General

Fleeting Fame

The closest you’ve ever come to fame was…

Back when my oldest son was young I spent some time in Texas checking out opportunities and seeing if possibly we could make a better life down there. On the way to San Antonio, I stopped in Ft. Stockton, Texas. When I stopped I was dead broke. I was scared that I wouldn’t be able to cut it down in Texas and I was hungry.

There’s a truck stop cafe in Ft. Stockton right off the highway so I stopped there to rest and see if I could scrounge together enough for something small to eat. I had enough for something small so I went in and ordered.

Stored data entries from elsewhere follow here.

<file path="src/rtl/sync_link_pkg.sv">
`default_nettype none

package sync_link_pkg;

  // wire symbols; the line rests at idle between frames.
  typedef logic [1:0] link_pair_t;

  localparam link_pair_t LINK_IDLE  = 2'b00;
  localparam link_pair_t LINK_START = 2'b01;

  // command register on the strobe bus.
  typedef logic [5:0]  cmd_addr_t;
  typedef logic [31:0] cmd_data_t;

  localparam cmd_addr_t CMD_REG_ADDR = 6'h39;
  localparam int        ENABLE_BIT   = 31;
  localparam int        OP_LSB       = 24;

  // handshake abort limit in clock cycles.
  localparam int HANDSHAKE_TIMEOUT = 64;
  localparam int TIMER_W           = 7;

  typedef logic [TIMER_W-1:0] timer_cnt_t;

  typedef enum logic [3:0] {
    CMD_NONE      = 4'd0,
    CMD_STALL_REQ = 4'd1,
    CMD_STALL_ACK = 4'd2,
    CMD_STALL_RLS = 4'd3,
    CMD_RST_ALL   = 4'd4,
    CMD_RST_NCO   = 4'd5
  } link_cmd_t;

  typedef struct packed {
    logic      valid;
    link_cmd_t cmd;
  } link_stream_t;

  typedef enum logic [1:0] {
    OP_NONE      = 2'd0,
    OP_RST_NCO   = 2'd1,
    OP_STALL_ALL = 2'd2,
    OP_RSVD      = 2'd3
  } op_req_t;

  typedef enum logic [2:0] {
    MST_IDLE,
    MST_RST_NCO,
    MST_REQ_WAIT_ACK,
    MST_REQ_SEND_RST,
    MST_REQ_WAIT_RLS,
    MST_ACK_WAIT_LOCAL,
    MST_ACK_WAIT_RST,
    MST_ACK_SEND_RLS
  } proto_state_t;

  typedef enum logic [2:0] {
    SER_IDLE,
    SER_HI,
    SER_LO,
    SER_GUARD1,
    SER_GUARD2
  } ser_state_t;

  typedef enum logic [1:0] {
    DES_IDLE,
    DES_HI,
    DES_LO
  } des_state_t;

endpackage

`default_nettype wire
</file>
<file path="src/rtl/sync_link_top.sv">
`timescale 1ns/10ps
`default_nettype none

module sync_link_top (
  input  wire                             clk,
  input  wire                             arst_n,
  input  wire                             cmd_rqst,
  input  wire sync_link_pkg::cmd_addr_t   cmd_addr,
  input  wire sync_link_pkg::cmd_data_t   cmd_data,
  input  wire sync_link_pkg::link_pair_t  linkrx,
  output sync_link_pkg::link_pair_t       linktx,
  output logic                            stall_req,
  input  wire                             stall_ack,
  output logic                            rst_all,
  output logic                            rst_nco,
  output logic                            timeout
);

  logic                         enable;
  logic                         cmd_hit;
  sync_link_pkg::op_req_t       op_req;
  sync_link_pkg::link_stream_t  send_stream;
  sync_link_pkg::link_stream_t  recv_stream;
  logic                         send_ready;
  logic                         busy;
  logic                         progress;
  logic                         expired;
  logic                         rst_all_evt;
  logic                         rst_nco_evt;
  logic                         rst_all_p1;
  logic                         rst_nco_p1;

  assign cmd_hit = cmd_rqst && (cmd_addr == sync_link_pkg::CMD_REG_ADDR);
  assign op_req  = sync_link_pkg::op_req_t'(cmd_data[sync_link_pkg::OP_LSB +: 2]);

  always_ff @(posedge clk or negedge arst_n) begin
    if (!arst_n) begin
      enable <= 1'b0;
    end else if (cmd_hit) begin
      enable <= cmd_data[sync_link_pkg::ENABLE_BIT];
    end
  end

  // reset pulses leave through two register stages.
  always_ff @(posedge clk or negedge arst_n) begin
    if (!arst_n) begin
      rst_all_p1 <= 1'b0;
      rst_nco_p1 <= 1'b0;
      rst_all    <= 1'b0;
      rst_nco    <= 1'b0;
    end else begin
      rst_all_p1 <= rst_all_evt;
      rst_nco_p1 <= rst_nco_evt;
      rst_all    <= rst_all_p1;
      rst_nco    <= rst_nco_p1;
    end
  end

  link_serializer u_ser (
    .clk         (clk),
    .arst_n      (arst_n),
    .enable      (enable),
    .send_stream (send_stream),
    .send_ready  (send_ready),
    .linktx      (linktx)
  );

  link_deserializer u_des (
    .clk         (clk),
    .arst_n      (arst_n),
    .enable      (enable),
    .linkrx      (linkrx),
    .recv_stream (recv_stream)
  );

  handshake_timer u_timer (
    .clk      (clk),
    .arst_n   (arst_n),
    .busy     (busy),
    .progress (progress),
    .expired  (expired)
  );

  sync_protocol_fsm u_fsm (
    .clk         (clk),
    .arst_n      (arst_n),
    .enable      (enable),
    .op_valid    (cmd_hit),
    .op_req      (op_req),
    .recv_stream (recv_stream),
    .send_stream (send_stream),
    .send_ready  (send_ready),
    .stall_req   (stall_req),
    .stall_ack   (stall_ack),
    .busy        (busy),
    .progress    (progress),
    .expired     (expired),
    .rst_all_evt (rst_all_evt),
    .rst_nco_evt (rst_nco_evt),
    .timeout     (timeout)
  );

endmodule

`default_nettype wire

</file>
<file path="src/rtl/sync_protocol_fsm.sv">
`timescale 1ns/10ps
`default_nettype none

module sync_protocol_fsm (
  input  wire                               clk,
  input  wire                               arst_n,
  input  wire                               enable,
  input  wire                               op_valid,
  input  wire sync_link_pkg::op_req_t       op_req,
  input  wire sync_link_pkg::link_stream_t  recv_stream,
  output sync_link_pkg::link_stream_t       send_stream,
  input  wire                               send_ready,
  output logic                              stall_req,
  input  wire                               stall_ack,
  output logic                              busy,
  output logic                              progress,
  input  wire                               expired,
  output logic                              rst_all_evt,
  output logic                              rst_nco_evt,
  output logic                              timeout
);

  sync_link_pkg::proto_state_t state;
  sync_link_pkg::proto_state_t state_next;
  sync_link_pkg::link_cmd_t    send_cmd_q;
  sync_link_pkg::link_cmd_t    load_cmd;
  logic                        send_valid_q;
  logic                        load;
  logic                        xfer;
  logic                        peer_ack_q;
  logic                        peer_ack;
  logic                        mst_rst_all;
  logic                        mst_rst_nco;
  logic                        slv_rst_all;
  logic                        slv_rst_nco;

  function automatic logic recv_is(sync_link_pkg::link_stream_t s,
                                   sync_link_pkg::link_cmd_t c);
    return s.valid && (s.cmd == c);
  endfunction

  assign send_stream = '{valid: send_valid_q, cmd: send_cmd_q};
  assign xfer        = send_valid_q && send_ready;

  // the peer's ack can come before our own stall is granted, so it is kept.
  assign peer_ack = peer_ack_q || recv_is(recv_stream, sync_link_pkg::CMD_STALL_ACK);

  assign busy      = (state != sync_link_pkg::MST_IDLE);
  assign progress  = (state_next != state);
  assign stall_req = busy && (state != sync_link_pkg::MST_RST_NCO);

  // slave role reacts to the peer's reset commands directly.
  assign slv_rst_nco = recv_is(recv_stream, sync_link_pkg::CMD_RST_NCO);
  assign slv_rst_all = recv_is(recv_stream, sync_link_pkg::CMD_RST_ALL);

  assign rst_all_evt = mst_rst_all || slv_rst_all;
  assign rst_nco_evt = mst_rst_nco || slv_rst_nco;

  always_comb begin
    state_next  = state;
    load        = 1'b0;
    load_cmd    = sync_link_pkg::CMD_NONE;
    mst_rst_all = 1'b0;
    mst_rst_nco = 1'b0;
    case (state)
      sync_link_pkg::MST_IDLE: begin
        if (op_valid && op_req == sync_link_pkg::OP_RST_NCO) begin
          load       = 1'b1;
          load_cmd   = sync_link_pkg::CMD_RST_NCO;
          state_next = sync_link_pkg::MST_RST_NCO;
        end else if (op_valid && op_req == sync_link_pkg::OP_STALL_ALL) begin
          load       = 1'b1;
          load_cmd   = sync_link_pkg::CMD_STALL_REQ;
          state_next = sync_link_pkg::MST_REQ_WAIT_ACK;
        end else if (recv_is(recv_stream, sync_link_pkg::CMD_STALL_REQ)) begin
          state_next = sync_link_pkg::MST_ACK_WAIT_LOCAL;
        end
      end
      sync_link_pkg::MST_RST_NCO: begin
        if (xfer) begin
          mst_rst_nco = 1'b1;
          state_next  = sync_link_pkg::MST_IDLE;
        end
      end
      sync_link_pkg::MST_REQ_WAIT_ACK: begin
        if (peer_ack && stall_ack && !send_valid_q) begin
          load       = 1'b1;
          load_cmd   = sync_link_pkg::CMD_RST_ALL;
          state_next = sync_link_pkg::MST_REQ_SEND_RST;
        end
      end
      sync_link_pkg::MST_REQ_SEND_RST: begin
        if (xfer) begin
          mst_rst_all = 1'b1;
          state_next  = sync_link_pkg::MST_REQ_WAIT_RLS;
        end
      end
      sync_link_pkg::MST_REQ_WAIT_RLS: begin
        if (recv_is(recv_stream, sync_link_pkg::CMD_STALL_RLS)) begin
          state_next = sync_link_pkg::MST_IDLE;
        end
      end
      sync_link_pkg::MST_ACK_WAIT_LOCAL: begin
        if (stall_ack && !send_valid_q) begin
          load       = 1'b1;
          load_cmd   = sync_link_pkg::CMD_STALL_ACK;
          state_next = sync_link_pkg::MST_ACK_WAIT_RST;
        end
      end
      sync_link_pkg::MST_ACK_WAIT_RST: begin
        if (recv_is(recv_stream, sync_link_pkg::CMD_RST_ALL)) begin
          load       = 1'b1;
          load_cmd   = sync_link_pkg::CMD_STALL_RLS;
          state_next = sync_link_pkg::MST_ACK_SEND_RLS;
        end
      end
      sync_link_pkg::MST_ACK_SEND_RLS: begin
        if (xfer) state_next = sync_link_pkg::MST_IDLE;
      end
      default: state_next = sync_link_pkg::MST_IDLE;
    endcase
    // a silent peer ends the handshake.
    if (expired) begin
      load       = 1'b0;
      state_next = sync_link_pkg::MST_IDLE;
    end
  end

  always_ff @(posedge clk or negedge arst_n) begin
    if (!arst_n) begin
      state        <= sync_link_pkg::MST_IDLE;
      send_valid_q <= 1'b0;
      peer_ack_q   <= 1'b0;
      timeout      <= 1'b0;
    end else if (!enable) begin
      state        <= sync_link_pkg::MST_IDLE;
      send_valid_q <= 1'b0;
      peer_ack_q   <= 1'b0;
      timeout      <= 1'b0;
    end else begin
      state      <= state_next;
      timeout    <= expired;
      peer_ack_q <= peer_ack && (state_next == sync_link_pkg::MST_REQ_WAIT_ACK);
      if (load) begin
        send_valid_q <= 1'b1;
      end else if (xfer || expired) begin
        send_valid_q <= 1'b0;
      end
    end
  end

  always_ff @(posedge clk) begin
    if (load) send_cmd_q <= load_cmd;
  end

endmodule

`default_nettype wire

</file>
<file path="src/rtl/handshake_timer.sv">
`timescale 1ns/10ps
`default_nettype none

module handshake_timer (
  input  wire  clk,
  input  wire  arst_n,
  input  wire  busy,
  input  wire  progress,
  output logic expired
);

  sync_link_pkg::timer_cnt_t count;

  assign expired = (count == sync_link_pkg::timer_cnt_t'(sync_link_pkg::HANDSHAKE_TIMEOUT));

  // counts idle cycles of an open handshake.
  always_ff @(posedge clk or negedge arst_n) begin
    if (!arst_n) begin
      count <= '0;
    end else if (!busy || progress || expired) begin
      count <= '0;
    end else begin
      count <= count + 1'b1;
    end
  end

endmodule

`default_nettype wire

</file>
<file path="src/rtl/link_deserializer.sv">
`timescale 1ns/10ps
`default_nettype none

module link_deserializer (
  input  wire                               clk,
  input  wire                               arst_n,
  input  wire                               enable,
  input  wire sync_link_pkg::link_pair_t    linkrx,
  output sync_link_pkg::link_stream_t       recv_stream
);

  sync_link_pkg::des_state_t state;
  sync_link_pkg::link_pair_t rx_q;
  sync_link_pkg::link_pair_t hi_q;
  sync_link_pkg::link_cmd_t  cmd_q;
  logic                      valid_q;

  assign recv_stream = '{valid: valid_q, cmd: cmd_q};

  always_ff @(posedge clk or negedge arst_n) begin
    if (!arst_n) begin
      rx_q    <= sync_link_pkg::LINK_IDLE;
      state   <= sync_link_pkg::DES_IDLE;
      valid_q <= 1'b0;
    end else begin
      rx_q    <= linkrx;
      valid_q <= 1'b0;
      if (!enable) begin
        state <= sync_link_pkg::DES_IDLE;
      end else begin
        case (state)
          sync_link_pkg::DES_IDLE: begin
            if (rx_q == sync_link_pkg::LINK_START) state <= sync_link_pkg::DES_HI;
          end
          sync_link_pkg::DES_HI: state <= sync_link_pkg::DES_LO;
          sync_link_pkg::DES_LO: begin
            valid_q <= 1'b1;
            state   <= sync_link_pkg::DES_IDLE;
          end
          default: state <= sync_link_pkg::DES_IDLE;
        endcase
      end
    end
  end

  // the upper pair is held until the lower one arrives.
  always_ff @(posedge clk) begin
    if (state == sync_link_pkg::DES_HI) hi_q <= rx_q;
    if (state == sync_link_pkg::DES_LO) cmd_q <= sync_link_pkg::link_cmd_t'({hi_q, rx_q});
  end

endmodule

`default_nettype wire

</file>
<file path="src/rtl/link_serializer.sv">
`timescale 1ns/10ps
`default_nettype none

module link_serializer (
  input  wire                               clk,
  input  wire                               arst_n,
  input  wire                               enable,
  input  wire sync_link_pkg::link_stream_t  send_stream,
  output logic                              send_ready,
  output sync_link_pkg::link_pair_t         linktx
);

  sync_link_pkg::ser_state_t state;
  sync_link_pkg::ser_state_t state_next;
  sync_link_pkg::link_pair_t tx_next;
  sync_link_pkg::link_pair_t tx_q;
  sync_link_pkg::link_cmd_t  cmd_q;
  logic                      idle_q;

  // the second guard cycle ends one edge after the state machine is back in idle.
  assign send_ready = (state == sync_link_pkg::SER_IDLE) && idle_q;

  always_comb begin
    state_next = state;
    tx_next    = sync_link_pkg::LINK_IDLE;
    case (state)
      sync_link_pkg::SER_IDLE: begin
        if (send_stream.valid && send_ready) begin
          tx_next    = sync_link_pkg::LINK_START;
          state_next = sync_link_pkg::SER_HI;
        end
      end
      sync_link_pkg::SER_HI: begin
        tx_next    = cmd_q[3:2];
        state_next = sync_link_pkg::SER_LO;
      end
      sync_link_pkg::SER_LO: begin
        tx_next    = cmd_q[1:0];
        state_next = sync_link_pkg::SER_GUARD1;
      end
      // two idle symbols let the far receiver settle back to idle.
      sync_link_pkg::SER_GUARD1: state_next = sync_link_pkg::SER_GUARD2;
      sync_link_pkg::SER_GUARD2: state_next = sync_link_pkg::SER_IDLE;
      default: state_next = sync_link_pkg::SER_IDLE;
    endcase
  end

  // symbols pass one pipeline register before reaching the wire.
  always_ff @(posedge clk or negedge arst_n) begin
    if (!arst_n) begin
      state  <= sync_link_pkg::SER_IDLE;
      tx_q   <= sync_link_pkg::LINK_IDLE;
      linktx <= sync_link_pkg::LINK_IDLE;
      idle_q <= 1'b1;
    end else if (!enable) begin
      state  <= sync_link_pkg::SER_IDLE;
      tx_q   <= sync_link_pkg::LINK_IDLE;
      linktx <= sync_link_pkg::LINK_IDLE;
      idle_q <= 1'b1;
    end else begin
      state  <= state_next;
      tx_q   <= tx_next;
      linktx <= tx_q;
      idle_q <= (state == sync_link_pkg::SER_IDLE);
    end
  end

  always_ff @(posedge clk) begin
    if (send_ready && send_stream.valid) begin
      cmd_q <= send_stream.cmd;
    end
  end

endmodule

`default_nettype wire

</file>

Let me just say that the people in Ft. Stockton are the sweetest people on the planet. As I was ordering my food I started chatting with the waitress about why I was in Texas and what my plans were. During our conversation I started counting out what little cash I had and this caught her eye.

What are you doing hun?

I’m just making sure I have enough to cover what I ordered ma’am.

Is that all you have?

Yes ma’am. Things are kind of tight until I get to San Antonio and start the job I have lined up.

She looked at me like a worried mother and said,

I’ll be right back.

She came back with a huge plate of food that I knew I couldn’t pay for.

Here you go hun. On the house.

As my eyes filled with tears I managed to utter,

I can’t let you do that. I need to pay for my food.

You can and you will darlin’. You need to eat.

I really didn’t want her to make it “on the house” as I knew that she was the one paying for the meal and that to me just wasn’t right, it wasn’t her responsibility.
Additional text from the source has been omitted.